I, like many others, have spent the last twelve hours trying to figure out how to wrap my mind around what happened yesterday at Sandy Hook Elementary School in Newtown, Connecticut.  A 20 year old man, almost certainly mentally ill, took the lives of 26 people, including his mother (one of the teachers at the school), the principal, the school psychologist, and twenty children between the ages of 5 and 10.  A tragedy of this magnitude is hard to comprehend; when I watched some of the video clips coming in from Newtown, when I listened to an emotional President Obama's voice cracking as he delivered his response to the nation, I could do nothing but sit there and cry helplessly myself.

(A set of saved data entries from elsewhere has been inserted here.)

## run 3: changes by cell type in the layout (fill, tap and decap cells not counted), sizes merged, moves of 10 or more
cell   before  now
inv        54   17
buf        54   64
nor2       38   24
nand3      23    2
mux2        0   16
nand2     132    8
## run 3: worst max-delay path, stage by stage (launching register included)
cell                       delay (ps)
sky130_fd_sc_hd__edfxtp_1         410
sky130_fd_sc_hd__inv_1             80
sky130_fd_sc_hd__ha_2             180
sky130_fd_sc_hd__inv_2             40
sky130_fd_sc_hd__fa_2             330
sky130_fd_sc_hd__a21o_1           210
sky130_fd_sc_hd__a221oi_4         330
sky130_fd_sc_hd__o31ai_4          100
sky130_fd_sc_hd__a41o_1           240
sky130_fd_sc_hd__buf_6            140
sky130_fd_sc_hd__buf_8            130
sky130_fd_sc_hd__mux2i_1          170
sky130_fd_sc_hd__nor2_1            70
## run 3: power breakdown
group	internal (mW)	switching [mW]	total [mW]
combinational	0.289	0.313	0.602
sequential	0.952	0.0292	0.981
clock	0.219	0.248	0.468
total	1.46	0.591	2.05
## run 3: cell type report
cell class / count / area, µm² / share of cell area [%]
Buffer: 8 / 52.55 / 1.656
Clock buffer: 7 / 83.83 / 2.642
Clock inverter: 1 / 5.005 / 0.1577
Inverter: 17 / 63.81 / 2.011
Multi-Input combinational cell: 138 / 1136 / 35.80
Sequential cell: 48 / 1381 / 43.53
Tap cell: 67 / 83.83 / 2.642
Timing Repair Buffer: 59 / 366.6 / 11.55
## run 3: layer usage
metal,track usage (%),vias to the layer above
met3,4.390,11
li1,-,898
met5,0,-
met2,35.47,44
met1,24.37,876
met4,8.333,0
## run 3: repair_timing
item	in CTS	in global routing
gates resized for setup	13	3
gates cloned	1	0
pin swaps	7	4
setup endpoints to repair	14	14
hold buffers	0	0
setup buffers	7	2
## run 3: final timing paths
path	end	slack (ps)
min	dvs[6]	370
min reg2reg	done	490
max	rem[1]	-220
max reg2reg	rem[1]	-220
File: config.mk
export PLATFORM = sky130hd
export DESIGN_NAME = stereo_rms_peak_level_meter_flat
export DESIGN_NICKNAME = d
export VERILOG_FILES = /design/src/hdl/srpl_pkg.sv /design/src/hdl/srpl_if.sv /design/src/hdl/srpl_isqrt.sv /design/src/hdl/srpl_dp.sv /design/src/hdl/srpl_ctrl.sv /design/src/hdl/stereo_rms_peak_level_meter.sv /design/src/flat_wrapper.sv
export SDC_FILE = /design/constraint.sdc
export NUM_CORES = 2
export LEC_CHECK = 0
export ABC_AREA = 1
export BUFFER_PORTS_ARGS = -buffer_cell sky130_fd_sc_hd__buf_2
export CORE_MARGIN = 10
export CORE_UTILIZATION = 61
export DETAILED_ROUTE_END_ITERATION = 16
export PLACE_DENSITY_LB_ADDON = 0.15
export SLEW_MARGIN = 20
export SYNTH_ARGS = -nofsm -noshare
export SYNTH_HDL_FRONTEND = slang
export SYNTH_HIERARCHICAL = 1
export SYNTH_SLANG_ARGS = --single-unit
File: constraint.sdc
create_clock -name clk -period 9.8 [get_ports clk]
set_input_delay 1.47 -clock clk [delete_from_list [all_inputs] [get_ports clk]]
set_output_delay 1.47 -clock clk [all_outputs]
set_load 0.01 [all_outputs]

Each of us deals with tragedy in our own way.  My (many) Christian friends on Facebook have posted comments that they are comforted by the thought that Jesus has gathered these children in.  My (also many) secular/non-religious friends have offered their thoughts and condolences to the bereaved family members of those innocent victims.  Members of both groups have voiced their renewed commitment to creating a loving, compassionate world, a world in which things like this don't happen ever again.  And at times like this, we are forced to revisit and question our laws regarding access to mental health care and gun control, which is right and proper.  We respond by comforting the grieving, giving solace to our own shock, and considering how to prevent such horrors in the future.

Well, at least most of us do.  Some of us respond by using the deaths of 26 innocent people to score political points. Consider former Arkansas governor Mike Huckabee's response: "We ask why there is violence in our schools, but we have systematically removed God from our schools," Huckabee said in an interview on Fox News yesterday.  "Should we be so surprised that schools would become a place of carnage?"

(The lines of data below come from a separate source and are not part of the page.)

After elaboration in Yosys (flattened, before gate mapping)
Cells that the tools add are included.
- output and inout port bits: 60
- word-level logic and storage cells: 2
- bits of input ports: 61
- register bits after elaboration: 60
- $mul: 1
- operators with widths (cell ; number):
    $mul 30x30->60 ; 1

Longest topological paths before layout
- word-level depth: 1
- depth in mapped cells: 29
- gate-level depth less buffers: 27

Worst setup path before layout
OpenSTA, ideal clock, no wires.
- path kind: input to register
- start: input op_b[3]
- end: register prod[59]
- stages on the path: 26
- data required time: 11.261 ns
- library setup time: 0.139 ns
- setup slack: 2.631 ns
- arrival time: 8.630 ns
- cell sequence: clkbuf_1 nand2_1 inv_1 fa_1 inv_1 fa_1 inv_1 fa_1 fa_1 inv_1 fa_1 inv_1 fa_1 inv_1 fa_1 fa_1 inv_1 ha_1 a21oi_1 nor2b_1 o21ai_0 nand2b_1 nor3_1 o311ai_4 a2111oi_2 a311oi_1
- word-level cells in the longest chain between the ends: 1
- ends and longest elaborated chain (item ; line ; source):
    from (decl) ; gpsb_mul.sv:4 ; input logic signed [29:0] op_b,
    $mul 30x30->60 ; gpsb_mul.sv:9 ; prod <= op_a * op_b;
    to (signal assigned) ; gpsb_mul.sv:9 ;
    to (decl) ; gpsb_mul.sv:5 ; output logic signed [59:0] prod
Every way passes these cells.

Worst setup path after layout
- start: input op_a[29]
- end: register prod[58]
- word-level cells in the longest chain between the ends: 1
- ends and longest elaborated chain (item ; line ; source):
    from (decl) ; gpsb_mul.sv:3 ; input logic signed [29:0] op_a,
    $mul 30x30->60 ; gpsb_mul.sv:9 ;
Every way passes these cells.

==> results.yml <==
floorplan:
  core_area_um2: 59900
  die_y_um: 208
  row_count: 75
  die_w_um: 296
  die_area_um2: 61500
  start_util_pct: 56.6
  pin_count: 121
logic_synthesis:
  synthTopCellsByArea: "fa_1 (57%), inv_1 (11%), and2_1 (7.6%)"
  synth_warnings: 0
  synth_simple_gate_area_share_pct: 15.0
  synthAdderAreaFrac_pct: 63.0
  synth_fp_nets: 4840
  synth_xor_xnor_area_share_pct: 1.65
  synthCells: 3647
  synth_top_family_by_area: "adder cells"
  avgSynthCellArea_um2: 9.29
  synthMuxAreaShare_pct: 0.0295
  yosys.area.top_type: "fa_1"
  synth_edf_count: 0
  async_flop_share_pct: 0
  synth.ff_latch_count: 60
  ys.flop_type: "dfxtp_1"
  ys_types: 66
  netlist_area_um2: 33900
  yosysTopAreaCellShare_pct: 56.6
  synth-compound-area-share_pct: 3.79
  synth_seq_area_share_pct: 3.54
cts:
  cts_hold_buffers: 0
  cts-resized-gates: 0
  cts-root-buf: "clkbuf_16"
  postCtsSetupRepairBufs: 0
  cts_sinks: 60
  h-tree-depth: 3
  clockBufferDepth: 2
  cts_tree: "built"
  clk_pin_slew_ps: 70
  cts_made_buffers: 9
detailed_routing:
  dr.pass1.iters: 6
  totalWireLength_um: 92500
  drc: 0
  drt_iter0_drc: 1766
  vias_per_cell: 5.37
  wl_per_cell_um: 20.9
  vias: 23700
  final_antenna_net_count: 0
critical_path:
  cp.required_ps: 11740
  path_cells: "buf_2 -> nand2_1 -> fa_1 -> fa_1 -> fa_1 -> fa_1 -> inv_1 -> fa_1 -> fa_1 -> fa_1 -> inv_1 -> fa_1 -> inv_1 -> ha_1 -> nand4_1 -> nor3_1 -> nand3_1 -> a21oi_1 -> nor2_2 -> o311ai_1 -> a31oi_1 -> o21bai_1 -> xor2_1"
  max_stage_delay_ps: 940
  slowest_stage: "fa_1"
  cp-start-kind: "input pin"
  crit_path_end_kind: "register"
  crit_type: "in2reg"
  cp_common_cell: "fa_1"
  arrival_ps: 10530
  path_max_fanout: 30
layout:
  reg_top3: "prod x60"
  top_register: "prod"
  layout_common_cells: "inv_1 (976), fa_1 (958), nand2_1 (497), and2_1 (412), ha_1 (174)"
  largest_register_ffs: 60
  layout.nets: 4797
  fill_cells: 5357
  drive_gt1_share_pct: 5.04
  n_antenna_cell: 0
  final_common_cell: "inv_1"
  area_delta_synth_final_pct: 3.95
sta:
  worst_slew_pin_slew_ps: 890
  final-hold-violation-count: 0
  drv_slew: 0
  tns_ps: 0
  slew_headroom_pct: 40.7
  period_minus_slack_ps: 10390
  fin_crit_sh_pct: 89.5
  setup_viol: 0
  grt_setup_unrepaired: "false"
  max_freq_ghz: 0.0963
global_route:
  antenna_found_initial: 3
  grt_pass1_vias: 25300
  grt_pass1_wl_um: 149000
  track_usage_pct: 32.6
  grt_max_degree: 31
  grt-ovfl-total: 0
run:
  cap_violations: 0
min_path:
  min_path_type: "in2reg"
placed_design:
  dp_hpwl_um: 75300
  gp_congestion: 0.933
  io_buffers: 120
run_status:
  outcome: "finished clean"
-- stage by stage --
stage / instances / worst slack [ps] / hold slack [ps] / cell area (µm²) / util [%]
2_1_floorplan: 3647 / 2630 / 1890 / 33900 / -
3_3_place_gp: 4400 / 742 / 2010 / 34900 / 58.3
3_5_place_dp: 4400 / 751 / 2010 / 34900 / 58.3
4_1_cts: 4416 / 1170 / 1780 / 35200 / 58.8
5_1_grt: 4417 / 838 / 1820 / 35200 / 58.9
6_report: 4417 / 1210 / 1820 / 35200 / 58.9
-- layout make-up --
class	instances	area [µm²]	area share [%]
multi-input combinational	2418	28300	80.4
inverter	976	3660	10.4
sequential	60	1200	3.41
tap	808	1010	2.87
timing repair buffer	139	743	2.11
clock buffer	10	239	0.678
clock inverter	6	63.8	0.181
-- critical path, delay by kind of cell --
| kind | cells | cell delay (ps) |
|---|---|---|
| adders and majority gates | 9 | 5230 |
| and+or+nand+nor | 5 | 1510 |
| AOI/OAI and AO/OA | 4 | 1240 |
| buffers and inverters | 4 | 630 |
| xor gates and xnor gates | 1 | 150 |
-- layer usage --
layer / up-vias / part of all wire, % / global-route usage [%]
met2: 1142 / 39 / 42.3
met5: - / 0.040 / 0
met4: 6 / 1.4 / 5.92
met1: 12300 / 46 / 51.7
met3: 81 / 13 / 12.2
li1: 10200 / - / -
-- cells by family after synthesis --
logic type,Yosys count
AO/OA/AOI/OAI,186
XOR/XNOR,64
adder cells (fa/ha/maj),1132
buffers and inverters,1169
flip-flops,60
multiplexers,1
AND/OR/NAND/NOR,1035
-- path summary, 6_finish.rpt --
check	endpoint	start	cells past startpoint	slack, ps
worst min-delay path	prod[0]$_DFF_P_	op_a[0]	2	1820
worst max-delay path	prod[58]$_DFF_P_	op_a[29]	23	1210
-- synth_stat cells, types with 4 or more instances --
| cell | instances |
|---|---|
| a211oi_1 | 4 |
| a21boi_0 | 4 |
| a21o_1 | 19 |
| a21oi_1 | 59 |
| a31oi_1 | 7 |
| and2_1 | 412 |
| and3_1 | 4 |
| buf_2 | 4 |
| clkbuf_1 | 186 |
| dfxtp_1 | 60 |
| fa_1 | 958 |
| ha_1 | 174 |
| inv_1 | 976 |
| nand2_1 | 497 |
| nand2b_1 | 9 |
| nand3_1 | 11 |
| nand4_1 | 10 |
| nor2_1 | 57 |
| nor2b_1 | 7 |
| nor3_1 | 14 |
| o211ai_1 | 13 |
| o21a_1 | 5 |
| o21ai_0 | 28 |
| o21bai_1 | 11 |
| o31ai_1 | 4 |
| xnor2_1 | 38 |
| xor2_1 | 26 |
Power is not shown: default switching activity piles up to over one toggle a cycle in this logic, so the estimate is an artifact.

I watched the clip of Huckabee's interview with my mouth hanging open a little.  And at first, I thought, "Why bother writing about this?  Huckabee is a sanctimonious twit.  You already knew that."  But the more I thought about it, the more I realized I couldn't just keep silent.

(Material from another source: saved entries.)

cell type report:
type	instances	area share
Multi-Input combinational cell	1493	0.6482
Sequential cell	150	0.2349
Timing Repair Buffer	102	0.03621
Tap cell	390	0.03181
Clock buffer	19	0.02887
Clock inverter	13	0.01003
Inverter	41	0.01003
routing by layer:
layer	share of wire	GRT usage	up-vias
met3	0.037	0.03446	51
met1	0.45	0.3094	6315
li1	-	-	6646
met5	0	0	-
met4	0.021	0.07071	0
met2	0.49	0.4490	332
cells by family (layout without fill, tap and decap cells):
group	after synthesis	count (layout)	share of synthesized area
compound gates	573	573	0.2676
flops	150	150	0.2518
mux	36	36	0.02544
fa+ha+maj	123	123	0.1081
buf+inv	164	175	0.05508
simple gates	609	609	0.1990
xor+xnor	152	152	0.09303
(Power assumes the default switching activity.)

Do you really believe that, Mr. Huckabee?  Your god is that petty, that heartless, that bloodthirsty?  Your concept of the Lord of Lords is that he is sitting there on his throne in heaven, and he's thinking, "I'm just fed up with America's commitment to the separation of church and state.  Ever since they eliminated prayer in schools, I've been getting more and more pissed off.  Hey, I know!  I'll send a crazed gunman to shoot a bunch of kids!  Yeah, that's the ticket!"?

And I realized: no, of course he doesn't think that.  He's a shill.  He is shamelessly using the grief and outrage of others to gain political capital.  He's not alone; every time something like this happens, you hear others of his cloth -- people like Ann Coulter, Glenn Beck, and Rush Limbaugh -- do precisely the same thing.  They don't even stop for a second to say, "Let's take a break from the politically-motivated finger-pointing.  Let's use this horror to incite us to do good.  Hug your kids, help the people around you, do what you can to make your own community a safe place.  There will be other times to push politics; now is a time to come together, put aside our differences, and remember our common commitment to a better world."  No.  Before the gunshots have even stopped, they've already started manipulating the situation to further their own ends.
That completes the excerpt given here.